A muchos de nosotros se nos enseñó a ver a Dios como un ser todopoderoso y lejano. ¿No cree usted que la «deificación» puede sonar a la mayoría de la gente como algo extraño?

Sí, y creo que se trata de un problema pastoral bastante serio. Hoy se habla mucho acerca de la trascendencia de Dios, y está bien. Dios es dramáticamente trascendente. Pero el Dios trascendente se hizo también uno de nosotros, y ahora nos ofrece la fuerza transformadora de su divinidad. Tendemos a considerar la Encarnación como una grandiosa excepción metafísica: le sucedió a Jesús, no a mí. Y por eso lo apoyamos y lo admiramos. Pero Jesús no quiere admiradores sino participantes: «Comed mi Cuerpo y bebed mi Sangre. Vivid en mí». Eso quiere decir: llegad a ser el que yo soy. Somos lo que comemos. Si comemos a Cristo y bebemos a Cristo, nos convertimos en Cristo. Eso significa que nos configuramos a la cruz, que es algo que nos da miedo. Somos más felices con un Dios que permanece distante y trascendente porque ese Dios no nos exige nada.

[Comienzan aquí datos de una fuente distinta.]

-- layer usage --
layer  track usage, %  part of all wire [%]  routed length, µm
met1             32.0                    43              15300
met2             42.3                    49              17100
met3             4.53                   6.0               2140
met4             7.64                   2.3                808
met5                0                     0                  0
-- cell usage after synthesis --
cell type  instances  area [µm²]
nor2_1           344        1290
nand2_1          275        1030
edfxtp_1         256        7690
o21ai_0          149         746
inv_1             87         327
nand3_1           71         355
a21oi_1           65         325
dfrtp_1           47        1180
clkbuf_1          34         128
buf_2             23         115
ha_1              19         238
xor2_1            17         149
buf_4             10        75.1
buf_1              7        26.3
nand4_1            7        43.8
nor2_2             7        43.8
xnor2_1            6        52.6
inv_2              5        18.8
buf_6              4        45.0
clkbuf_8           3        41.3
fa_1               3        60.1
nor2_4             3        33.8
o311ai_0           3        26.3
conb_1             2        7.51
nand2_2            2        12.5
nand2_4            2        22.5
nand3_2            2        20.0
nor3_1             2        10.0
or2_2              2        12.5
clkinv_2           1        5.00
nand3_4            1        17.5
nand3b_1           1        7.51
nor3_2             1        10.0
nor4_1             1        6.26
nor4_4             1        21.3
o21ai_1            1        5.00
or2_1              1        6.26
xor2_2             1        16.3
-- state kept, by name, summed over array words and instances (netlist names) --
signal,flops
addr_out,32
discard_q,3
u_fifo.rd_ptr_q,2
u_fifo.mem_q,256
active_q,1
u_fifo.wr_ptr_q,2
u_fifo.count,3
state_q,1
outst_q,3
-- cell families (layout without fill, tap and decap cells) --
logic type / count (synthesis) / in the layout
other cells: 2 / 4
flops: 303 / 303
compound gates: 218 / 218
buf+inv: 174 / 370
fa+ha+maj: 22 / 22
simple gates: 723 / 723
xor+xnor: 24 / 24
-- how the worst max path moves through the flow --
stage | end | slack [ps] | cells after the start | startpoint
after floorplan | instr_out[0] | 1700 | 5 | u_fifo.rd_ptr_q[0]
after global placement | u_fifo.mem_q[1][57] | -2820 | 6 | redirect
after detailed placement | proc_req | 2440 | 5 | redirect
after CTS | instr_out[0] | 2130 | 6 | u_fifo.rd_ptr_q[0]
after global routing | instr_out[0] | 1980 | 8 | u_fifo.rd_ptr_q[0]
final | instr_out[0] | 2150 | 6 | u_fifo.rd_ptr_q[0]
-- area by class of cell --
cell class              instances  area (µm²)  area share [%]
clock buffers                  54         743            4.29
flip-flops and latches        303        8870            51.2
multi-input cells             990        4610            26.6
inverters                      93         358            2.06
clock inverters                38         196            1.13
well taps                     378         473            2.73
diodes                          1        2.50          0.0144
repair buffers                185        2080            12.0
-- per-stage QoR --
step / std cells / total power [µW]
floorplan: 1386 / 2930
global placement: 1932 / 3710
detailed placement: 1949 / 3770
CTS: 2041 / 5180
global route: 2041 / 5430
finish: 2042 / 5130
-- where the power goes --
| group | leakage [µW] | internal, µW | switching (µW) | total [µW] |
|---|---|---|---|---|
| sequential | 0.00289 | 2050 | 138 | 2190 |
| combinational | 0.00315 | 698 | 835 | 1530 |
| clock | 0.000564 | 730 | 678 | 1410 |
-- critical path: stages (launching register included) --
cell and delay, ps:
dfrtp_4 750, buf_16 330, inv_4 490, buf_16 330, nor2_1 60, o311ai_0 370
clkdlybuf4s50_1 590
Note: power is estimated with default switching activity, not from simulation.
===== config.mk =====
export PLATFORM = sky130hd
export DESIGN_NAME = tc_rst_seq
export DESIGN_NICKNAME = d
export VERILOG_FILES = /design/src/rtl/tc_rst_seq.sv
export SDC_FILE = /design/constraint.sdc
export NUM_CORES = 1
export LEC_CHECK = 0
export CORE_MARGIN = 10
export CORE_UTILIZATION = 55
export CTS_CLUSTER_DIAMETER = 40
export DETAILED_ROUTE_END_ITERATION = 8
export PLACE_DENSITY = 0.75
export SYNTH_ARGS = -nofsm -noshare
export SYNTH_HDL_FRONTEND = slang
export SYNTH_SLANG_ARGS = --single-unit

===== constraint.sdc =====
create_clock -name clk125 -period 2.75 [get_ports clk125]
set_input_delay 0.275 -clock clk125 [delete_from_list [all_inputs] [get_ports clk125]]
set_output_delay 0.275 -clock clk125 [all_outputs]
set_load 0.01 [all_outputs]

Suena a que necesitamos a alguien que nos guíe hacia el misterio.

Exacto. Un guía del misterio puede ayudar a la gente a vivir la tensión adecuada entre las dos dimensiones de Dios. ¿Es Dios tan dramáticamente trascendente como es posible? Sí. ¿Está Dios más cerca de mí que yo mismo? Sí. Dios es el fundamento del ser, y, al mismo tiempo, Dios es también tan dramáticamente diferente de mí como nada de lo que pueda imaginar. Dios no es una cosa u otra sino las dos. Dios es aquel que no puede ser atrapado, el trascendente. Y Dios es aquel del que no se puede huir, el inmanente. Y cuando no puedo atraparlo ni huir de él, entonces vivo en el lugar adecuado. Una manera de describir el papel del «portador del misterio» es compararlo con el del artista. El artista es el que tiene ojo, visión. Picasso vio cosas que ningún otro vio. Eso es lo que hizo de él un tipo brillante. Miguel Ángel vio la figura escondida en el mármol y la liberó. El portador del misterio está adiestrado para ver los momentos de la Encarnación y señalarlos. Ves el momento sagrado, lo señalas y dices: «A esto se parece lo sagrado». Esta es la visión que debería tener el sacerdote.

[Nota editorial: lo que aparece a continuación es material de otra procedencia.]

<file path="config.mk">
export PLATFORM = sky130hd
export DESIGN_NAME = temp_monitor
export DESIGN_NICKNAME = d
export VERILOG_FILES = /design/src/rtl/temp_monitor.sv
export SDC_FILE = /design/constraint.sdc
export NUM_CORES = 1
export LEC_CHECK = 0
export CAP_MARGIN = 20
export CORE_UTILIZATION = 43
export DETAILED_ROUTE_END_ITERATION = 10
export PLACE_DENSITY = 0.65
export SLEW_MARGIN = 5
export SYNTH_ARGS = -nofsm -noshare
export SYNTH_HDL_FRONTEND = slang
export SYNTH_SLANG_ARGS = --single-unit
</file>
<file path="constraint.sdc">
create_clock -name clk -period 3.1 [get_ports clk]
set_input_delay 0.62 -clock clk [delete_from_list [all_inputs] [get_ports clk]]
set_output_delay 0.62 -clock clk [all_outputs]
set_load 0.05 [all_outputs]
</file>
<file path="src/rtl/temp_monitor.sv">
// temp_monitor: brings the DHT11 capture stage (temp / done / Inicio) into
// the system clock domain, range-checks each captured sample, keeps a
// 4-sample moving average, and drives a hysteresis over-temperature alarm
// plus a stale-data flag.
//
// Pipeline, for an Inicio rise first sampled at clk edge k:
//   edge k+1 : Inicio_s2 high, Inicio_s3 still low -> capture_evt
//   edge k+2 : cap_q set, temp registered into smp_q
//   edge k+3 : accept/reject applied to buffer, sum, fill, reject_cnt;
//              new_sample high, stale counter cleared
//   edge k+4 : avg_temp / avg_valid / alarm reflect the new sample
module temp_monitor #(
    parameter int unsigned TH_HIGH      = 30,
    parameter int unsigned TH_LOW       = 28,
    parameter int unsigned TMAX         = 60,
    parameter int unsigned STALE_CYCLES = 1_000_000_000
) (
    input  logic       clk,
    input  logic       rst_n,
    input  logic       Inicio,
    input  logic       done,
    input  logic [7:0] temp,
    output logic       new_sample,
    output logic [7:0] avg_temp,
    output logic       avg_valid,
    output logic       alarm,
    output logic       stale,
    output logic [7:0] reject_cnt
);

    localparam logic [7:0]  TH_HIGH_B  = 8'(TH_HIGH);
    localparam logic [7:0]  TH_LOW_B   = 8'(TH_LOW);
    localparam logic [7:0]  TMAX_B     = 8'(TMAX);
    localparam logic [29:0] STALE_MAX  = 30'(STALE_CYCLES);
    localparam logic [2:0]  FILL_FULL  = 3'd4;

    // Synchroniser and edge-detect flops
    logic inicio_s1_q, inicio_s1_d;
    logic inicio_s2_q, inicio_s2_d;
    logic inicio_s3_q, inicio_s3_d;
    logic done_s1_q,   done_s1_d;
    logic done_s2_q,   done_s2_d;

    // Capture stage
    logic       cap_q, cap_d;
    logic [7:0] smp_q, smp_d;

    // Accept/reject stage
    logic       new_sample_q, new_sample_d;
    logic       acc_q, acc_d;
    logic [7:0] smp_buf_q [4];
    logic [7:0] smp_buf_d [4];
    logic [9:0] sum_q, sum_d;
    logic [2:0] fill_q, fill_d;
    logic [7:0] reject_cnt_q, reject_cnt_d;

    // Output stage
    logic [7:0] avg_temp_q, avg_temp_d;
    logic       avg_valid_q, avg_valid_d;
    logic       alarm_q, alarm_d;

    // Stale watchdog
    logic [29:0] stale_cnt_q, stale_cnt_d;

    // Combinational helpers
    logic capture_evt;
    logic is_reject;
    logic is_accept;

    // Next-state logic for the whole datapath
    always_comb begin
        // Synchronisers simply shift the asynchronous inputs along.
        inicio_s1_d = Inicio;
        inicio_s2_d = inicio_s1_q;
        inicio_s3_d = inicio_s2_q;
        done_s1_d   = done;
        done_s2_d   = done_s1_q;

        // A rise of Inicio only counts once the DHT11 stage has loaded data.
        capture_evt = inicio_s2_q & ~inicio_s3_q & done_s2_q;

        // temp is held stable for a long time after Inicio rises, so it is
        // safe to sample it directly once the synchronised edge is seen.
        cap_d = capture_evt;
        smp_d = capture_evt ? temp : smp_q;

        is_reject = cap_q & (smp_q > TMAX_B);
        is_accept = cap_q & ~(smp_q > TMAX_B);

        new_sample_d = cap_q;
        acc_d        = is_accept;

        // Shift buffer and running sum; an empty slot holds 0, so the same
        // subtract-oldest update works while the buffer is still filling.
        for (int i = 0; i < 4; i++) begin
            smp_buf_d[i] = smp_buf_q[i];
        end
        sum_d  = sum_q;
        fill_d = fill_q;
        if (is_accept) begin
            smp_buf_d[0] = smp_q;
            for (int i = 1; i < 4; i++) begin
                smp_buf_d[i] = smp_buf_q[i-1];
            end
            sum_d = sum_q - {2'b00, smp_buf_q[3]} + {2'b00, smp_q};
            if (fill_q != FILL_FULL) begin
                fill_d = fill_q + 3'd1;
            end
        end

        // Rejected-sample counter saturates instead of wrapping.
        reject_cnt_d = reject_cnt_q;
        if (is_reject && (reject_cnt_q != 8'hFF)) begin
            reject_cnt_d = reject_cnt_q + 8'd1;
        end

        // Average is only meaningful once four samples are in the buffer.
        if (fill_q == FILL_FULL) begin
            avg_temp_d  = sum_q[9:2];
            avg_valid_d = 1'b1;
        end else begin
            avg_temp_d  = 8'd0;
            avg_valid_d = 1'b0;
        end

        // Hysteresis alarm: re-evaluated only right after an accept, using
        // the average that includes that sample; held otherwise.
        alarm_d = alarm_q;
        if (fill_q != FILL_FULL) begin
            alarm_d = 1'b0;
        end else if (acc_q) begin
            if (avg_temp_d >= TH_HIGH_B) begin
                alarm_d = 1'b1;
            end else if (avg_temp_d <= TH_LOW_B) begin
                alarm_d = 1'b0;
            end
        end

        // Any capture (accepted or rejected) restarts the watchdog; it is
        // cleared on the same edge that raises new_sample, so a capture wins
        // over reaching the threshold.
        stale_cnt_d = stale_cnt_q;
        if (cap_q) begin
            stale_cnt_d = 30'd0;
        end else if (stale_cnt_q != STALE_MAX) begin
            stale_cnt_d = stale_cnt_q + 30'd1;
        end
    end

    // State registers, asynchronous active-low reset
    always_ff @(posedge clk or negedge rst_n) begin
        if (!rst_n) begin
            inicio_s1_q  <= 1'b0;
            inicio_s2_q  <= 1'b0;
            inicio_s3_q  <= 1'b0;
            done_s1_q    <= 1'b0;
            done_s2_q    <= 1'b0;
            cap_q        <= 1'b0;
            smp_q        <= 8'd0;
            new_sample_q <= 1'b0;
            acc_q        <= 1'b0;
            for (int i = 0; i < 4; i++) begin
                smp_buf_q[i] <= 8'd0;
            end
            sum_q        <= 10'd0;
            fill_q       <= 3'd0;
            reject_cnt_q <= 8'd0;
            avg_temp_q   <= 8'd0;
            avg_valid_q  <= 1'b0;
            alarm_q      <= 1'b0;
            stale_cnt_q  <= 30'd0;
        end else begin
            inicio_s1_q  <= inicio_s1_d;
            inicio_s2_q  <= inicio_s2_d;
            inicio_s3_q  <= inicio_s3_d;
            done_s1_q    <= done_s1_d;
            done_s2_q    <= done_s2_d;
            cap_q        <= cap_d;
            smp_q        <= smp_d;
            new_sample_q <= new_sample_d;
            acc_q        <= acc_d;
            for (int i = 0; i < 4; i++) begin
                smp_buf_q[i] <= smp_buf_d[i];
            end
            sum_q        <= sum_d;
            fill_q       <= fill_d;
            reject_cnt_q <= reject_cnt_d;
            avg_temp_q   <= avg_temp_d;
            avg_valid_q  <= avg_valid_d;
            alarm_q      <= alarm_d;
            stale_cnt_q  <= stale_cnt_d;
        end
    end

    assign new_sample = new_sample_q;
    assign avg_temp   = avg_temp_q;
    assign avg_valid  = avg_valid_q;
    assign alarm      = alarm_q;
    assign reject_cnt = reject_cnt_q;
    assign stale      = (stale_cnt_q == STALE_MAX);

endmodule

</file>
# Yosys cells after proc, flatten, opt, wreduce, memory -nomap -nowiden

Cells that the tools add are included.
Widths: inputs -> output; s select.

Flip-flop bits (word level): 109
Bits of input ports: 12
Output and inout port bits: 20

$add $sub $neg: 5
Magnitude comparators: 3
Equal/unequal tests: 5
Multiplexer cells: 8
Bitwise logic cells: 6
Reductions and logical operators: 6

Operators with widths:

| operator              | number |
|---|---|
| $mux 30               | 2 |
| $add 30x1->30 const B | 1 |
| $eq 30x30->1 const B  | 1 |
| $ne 30x30->1 const B  | 1 |
| $add 10x8->10         | 1 |
| $sub 10x8->10         | 1 |
| $add 8x1->8 const B   | 1 |
| $ge 8x5->1 const B    | 1 |
| $gt 8x6->1 const B    | 1 |
| $le 8x5->1 const B    | 1 |
| $mux 8                | 1 |
| $ne 8x8->1 const B    | 1 |
| $mux 1                | 5 |
| $and 1x1->1           | 4 |
| $reduce_and 2->1      | 2 |
| $reduce_bool 2->1     | 2 |
| $add 3x1->3 const B   | 1 |
| $eq 3x3->1 const B    | 1 |
| $ne 3x3->1 const B    | 1 |
| $reduce_bool 3->1     | 1 |
| $not 1->1             | 2 |
| $logic_and 1x1->1     | 1 |

# Longest topological paths before layout

Word-level depth: 7
Mapped depth: 11

# Worst setup path before layout

No wires, ideal clock.

Path kind: register to register
Start point: reg smp_q[4]
End point: reg sum_q[7]
Setup time: 0.069 ns
Arrival: 2.469 ns
Data required time: 3.031 ns
Setup slack: 0.562 ns
Cell stages (with the launch flop): 10
Buffers on the path: 0
Period minus slack after synthesis: 2.538 ns
Path through: dfrtp_1 > inv_1 > fa_1 > inv_1 > ha_1 > and2_1 > a221oi_2 > a21boi_1 > or4_1 > nand3_1

Cells in the longest elaborated chain, start to end: 3

RTL lines:

| what                   | line | source |
|---|---|---|
| start, declared        | 46   | `logic [7:0] smp_q, smp_d;` |
| start signal, assigned | 179  | `smp_q <= smp_d;` |
| $gt 8x6->1             | 88   | `is_accept = cap_q & ~(smp_q > TMAX_B);` |
| $not 1->1              | 88   |  |
| $and 1x1->1            | 88   |  |
| end signal, assigned   | 185  | `sum_q <= sum_d;` |
| end, declared          | 53   | `logic [9:0] sum_q, sum_d;` |

Several ways; a longest one is shown, not always the timed one.
A chain may end at the register's enable or synchronous reset.

# Final worst setup path

Start point: reg stale_cnt_q[6]
End point: out stale

Cells in the longest elaborated chain, start to end: 1

RTL lines:

| what                   | line | source |
|---|---|---|
| start, declared        | 63   | `logic [29:0] stale_cnt_q, stale_cnt_d;` |
| start signal, assigned | 191  | `stale_cnt_q <= stale_cnt_d;` |
| $eq 30x30->1           | 200  | `assign stale = (stale_cnt_q == STALE_MAX);` |
| end, declared          | 27   | `output logic stale,` |

No other way between the ends.

==> qor.yml <==
outcome:
  status: "finished with violations"
  violations: "DRC"
synthesis:
  synth-edff-count: 0
  synthCells: 521
  ys_seq_elements: 109
  synth.distinct_cells: 52
  synth-seq-area-share_pct: 53.0
  synth-warning-count: 0
  syn-num-nets: 556
  synth_ff_type: "dfrtp_1"
  syn-cell-area_um2: 5140
  async_flop_share_pct: 100
  postSynthAreaPerCell_um2: 9.87
clock_network:
  insertion_delay_ps: 340
  post_cts_resized: 0
  cts-root-buf: "clkbuf_16"
  htree_levels: 3
  holdBufCountCts: 0
  post_cts_buffers: 0
  clk_pin_slew_ps: 70
  clock_path_buffers: 2
  cts_tree: "done"
  cts_buffers: 9
  cts.sinks: 109
critical_path:
  path_class: "reg2out"
  crit_path_end_kind: "output pin"
  worstSetupStartpointType: "flop"
  critical_path.max_fanout: 5
  crit_required_ps: 2480
  arrival_ps: 2120
sta:
  hold_violations: 0
  relSlewSlack_pct: 56.6
  setup_viol: 0
  skew_ps: 6.34
  post-route-min-period_ps: 2740
  tns_ps: 0
  fmax_ghz: 0.365
  rsz0062_at_grt: "false"
  tightest_slew_ps: 651
  slew_violations: 0
  finalCritPeriodShare_pct: 88.4
global_route:
  grt.overflow.total: 0
  grt_pass1_vias: 3673
  antenna_found_initial: 0
  grt_max_degree: 63
  grt_pass1_wl_mm: 17.0
  track_usage_pct: 17.1
detailed_routing:
  vias_per_cell: 5.12
  drt_wl_total_mm: 9.58
  drtAntennaViolNets: 0
  first_pass_iters: 7
  drtIter0Drc: 131
  dr_total_vias: 3581
  drc: 2
  routedWlPerCell_um: 13.7
pwr:
  ir_drop_uv: 461
  power_leakage_nw: 2.88
  power.density_nw_per_um2: 794
hold_path:
  hold_path.class: "in2async"
place:
  gp_congestion: 0.872
  portBuffers: 31
  hpwlAfterDp_mm: 6.64
final_layout:
  antenna_cells_inserted: 0
  drive_above_1_share_pct: 5.75
  syn_to_final_growth_pct: 15.0
  nets: 587
  fin_util_pct: 51.3
floorplan:
  die-area_um2: 12400
  core_um2: 11500
  rows: 39
  die-height_um: 111
  initial_core_util_pct: 44.7
  io_pins: 32
  die_x_um: 111
flow_run:
  max_cap_violations: 0
[cell usage after synthesis (all sizes together), types with 3 or more instances]
cell	count	share of area, %
xnor2	14	2.4
xor2	25	4.3
clkbuf	14	1.0
o21a	6	0.88
nand4	17	2.4
nor3	3	0.29
and3	7	0.88
fa	8	3.1
a21oi	7	0.68
nor2	48	3.5
nand3	19	2.0
dfrtp	109	53
o21ai	22	2.1
and2	3	0.37
ha	15	3.6
nand2	118	8.6
nor4	6	1.6
inv	43	3.1
[stage by stage]
step                      instance area, µm²  instances  worst slack, ps  hold WS (ps)  total power, mW
after detailed placement                5620        684              404           336             3.61
final                                   5910        700              359           289             4.69
after floorplan                         5140        521              562           324             3.16
after global routing                    5910        700              206           345             5.06
after global placement                  5620        684              448           336             3.54
after CTS                               5910        700              343           313             4.74
[worst paths after layout]
check / start / to / slack (ps) / cells past startpoint
max in group asynchronous: rst_n / smp_buf_q[29] / 2080 / 2
setup / recovery: stale_cnt_q[6] / stale / 360 / 4
hold / removal: rst_n / stale_cnt_q[2] / 290 / 1
min in group clk: done_s1_q / done_s2_q / 350 / 0
hold reg to reg: done_s1_q / done_s2_q / 350 / 0
setup reg to reg: smp_q[4] / sum_q[7] / 380 / 9
[kinds of logic after synthesis]
family	count (synthesis)	synth area share [%]
AND/OR/NAND/NOR	237	22.1
flip-flops	109	53.0
buffers and inverters	58	4.26
AO/OA/AOI/OAI	51	6.40
XOR/XNOR	39	6.64
adder cells (fa/ha/maj)	23	6.76
multiplexers	4	0.827
[cells in the final DEF (no fill, tap or decap), types with 2 or more instances in the layout]
| cell | count |
|---|---|
| and3_1 | 6 |
| nor4_1 | 3 |
| nor4b_1 | 2 |
| nand2_1 | 118 |
| a21o_1 | 2 |
| nand2b_1 | 2 |
| nand3_1 | 17 |
| clkbuf_8 | 4 |
| clkbuf_16 | 9 |
| nor4_4 | 3 |
| mux2i_1 | 2 |
| ha_1 | 15 |
| xnor2_1 | 14 |
| nor3_1 | 3 |
| o21ai_0 | 22 |
| buf_4 | 5 |
| inv_1 | 42 |
| nand3_2 | 2 |
| nand4_1 | 16 |
| xor2_1 | 25 |
| or3_1 | 2 |
| and4_1 | 2 |
| clkdlybuf4s50_1 | 29 |
| mux2_2 | 2 |
| o31ai_1 | 2 |
| and2_1 | 3 |
| fa_1 | 8 |
| nor2_1 | 48 |
| clkbuf_1 | 3 |
| o21a_1 | 6 |
| a21oi_1 | 7 |
| dfrtp_1 | 109 |
[sequential cells by signal (all words and copies together), names as in the netlist, 3 cells and up]
register / flops
reject_cnt: 8
stale_cnt_q: 30
fill_q: 3
smp_q: 8
sum_q: 10
smp_buf_q: 32
avg_temp: 8
[power by group]
group	internal [mW]	switching [mW]	total (mW)
clock	0.635	0.482	1.12
combinational	0.681	1.01	1.69
sequential	1.69	0.198	1.89
total	3.00	1.69	4.69
[area by class of cell]
cell class | instances | area (µm²)
Fill cell | 1056 | 5600
Multi-Input combinational cell | 354 | 2200
Sequential cell | 109 | 2730
Clock buffer | 16 | 292
Timing Repair Buffer | 35 | 348
Tap cell | 143 | 179
Inverter | 43 | 161
[per-layer routing]
metal | track usage [%] | wire (µm) | vias to the layer above
li1 | - | - | 1771
met1 | 22.5 | 4640 | 1758
met2 | 28.2 | 4590 | 47
met3 | 3.86 | 290 | 5
met4 | 5.86 | 66 | 0
met5 | 0 | 0 | -
[critical path, stage by stage (launching register included)]
cell and delay (ps):
dfrtp_1 460, nor4_1 340, nand4_1 220, nor4_4 480
buf_4 280
Note: power is estimated with default switching activity, not from simulation.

Algunos dicen que antes del Vaticano II se acentuaba más el misterio de Dios.

No tengo ninguna experiencia personal del tiempo anterior al Vaticano II, pero esta es la típica crítica que se suele escuchar. Yo diría que el auténtico sentido del misterio vive en ese espacio que hay entre la trascendencia de Dios y su radical cercanía a nosotros. Si lo que usted entiende por «misterio» equivale a subrayar unilateralmente la trascendencia de Dios, entonces usted no está hablando del auténtico misterio. Eso es una mistificación.

Las librerías están llenas de libros que tratan sobre el cuidado del alma, aunque los católicos apenas usan hoy esta palabra. ¿Qué piensa usted de esto?

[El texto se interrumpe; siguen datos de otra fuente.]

[src/rtl/inst_fetch_unit.sv]
// IF-stage fetch engine: PC generation, single-outstanding imem request FSM and fetch FIFO.
module inst_fetch_unit
  import cpu_pkg::*;
#(
  parameter logic [31:0] RESET_PC = RESET_PC_DEFAULT,
  parameter int          DEPTH    = 2
) (
  input  logic              clk,
  input  logic              reset,
  input  logic              stall,
  input  logic              redirect_valid,
  input  logic [31:0]       redirect_pc,
  output logic              imem_req,
  output logic [31:0]       imem_addr,
  input  logic              imem_ack,
  input  logic [INST_W-1:0] imem_rdata,
  output logic [INST_W-1:0] ReadInst,
  output logic [31:0]       IF_PC_Plus_4,
  output logic              if_flush
);

  localparam int AW = (DEPTH > 1) ? $clog2(DEPTH) : 1;

  fetch_state_t state_reg, state_next;
  logic [31:0]  fetch_pc_reg, fetch_pc_next;
  logic [31:0]  req_pc_reg, req_pc_next;

  logic              push, pop, issue;
  logic [AW:0]       fifo_count;
  logic [63:0]       fifo_head;
  logic              fifo_empty;
  int                fill_after;

  assign fifo_empty = (fifo_count == '0);
  assign push       = imem_ack && (state_reg == BUSY) && !redirect_valid;
  assign pop        = !fifo_empty && !stall && !redirect_valid;
  assign fill_after = int'(fifo_count) + int'(push) - int'(pop);

  // Only issue when the returning word is guaranteed a FIFO slot.
  assign issue = !reset && !redirect_valid &&
                 ((state_reg == IDLE) || imem_ack) &&
                 (fill_after + 1 <= DEPTH);

  always_ff @(posedge clk or posedge reset) begin
    if (reset) begin
      state_reg    <= IDLE;
      fetch_pc_reg <= RESET_PC;
      req_pc_reg   <= RESET_PC;
    end else begin
      state_reg    <= state_next;
      fetch_pc_reg <= fetch_pc_next;
      req_pc_reg   <= req_pc_next;
    end
  end

  always_comb begin
    state_next    = state_reg;
    fetch_pc_next = fetch_pc_reg;
    req_pc_next   = req_pc_reg;
    if (redirect_valid) begin
      fetch_pc_next = redirect_pc;
      state_next    = (state_reg != IDLE && !imem_ack) ? DISCARD : IDLE;
    end else if (issue) begin
      req_pc_next   = fetch_pc_reg;
      fetch_pc_next = fetch_pc_reg + 32'd4;
      state_next    = BUSY;
    end else if (imem_ack && state_reg != IDLE) begin
      state_next    = IDLE;
    end
  end

  fetch_fifo #(
    .DEPTH(DEPTH),
    .WIDTH(64)
  ) u_fifo (
    .clk   (clk),
    .reset (reset),
    .push  (push),
    .pop   (pop),
    .clear (redirect_valid),
    .wdata ({imem_rdata, req_pc_reg + 32'd4}),
    .count (fifo_count),
    .head  (fifo_head)
  );

  assign imem_req     = issue;
  assign imem_addr    = fetch_pc_reg;
  assign ReadInst     = fifo_empty ? '0 : fifo_head[63:32];
  assign IF_PC_Plus_4 = fifo_empty ? '0 : fifo_head[31:0];
  assign if_flush     = fifo_empty || stall || redirect_valid;

endmodule

[config.mk]
export PLATFORM = sky130hd
export DESIGN_NAME = inst_fetch_unit
export DESIGN_NICKNAME = d
export VERILOG_FILES = /design/src/rtl/cpu_pkg.sv /design/src/rtl/fetch_fifo.sv /design/src/rtl/inst_fetch_unit.sv
export SDC_FILE = /design/constraint.sdc
export NUM_CORES = 1
export LEC_CHECK = 0
export CORE_UTILIZATION = 48
export DETAILED_ROUTE_END_ITERATION = 16
export GPL_ROUTABILITY_DRIVEN = 1
export PLACE_DENSITY = 0.76
export REMOVE_ABC_BUFFERS = 1
export SYNTH_ARGS = -nofsm -noshare
export SYNTH_HDL_FRONTEND = slang
export SYNTH_SLANG_ARGS = --single-unit
[constraint.sdc]
create_clock -name clk -period 6.1 [get_ports clk]
set_input_delay 0.915 -clock clk [delete_from_list [all_inputs] [get_ports clk]]
set_output_delay 0.915 -clock clk [all_outputs]
set_load 0.02 [all_outputs]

El Padre Andrew Greely dice que todo lo que los católicos tiran es inevitablemente recogido por otro. Creo que tiene razón en esto. Nosotros tiramos el lenguaje sobre el alma. Lo hicimos por buenas razones, porque era un lenguaje dualista. En el momento en que dices «lo que importa es el alma, no el cuerpo», te metes en líos. Pero cuando se prescinde totalmente de esto, perdemos mucho. Comenzamos por usar en su lugar la palabra «tu»: «El Señor esté contigo». Bien, eso no logra nombrar el centro, la raíz de todas nuestras energías. «Alma» es un vocablo para denominar ese centro. Es una vocablo poderoso: esa es la razón por la que muchos lo han recogido. Denomina una parte sagrada de la persona humana.

¿Cuáles son los obstáculos que encuentra un sacerdote para ser médico del alma y guía hacia el misterio?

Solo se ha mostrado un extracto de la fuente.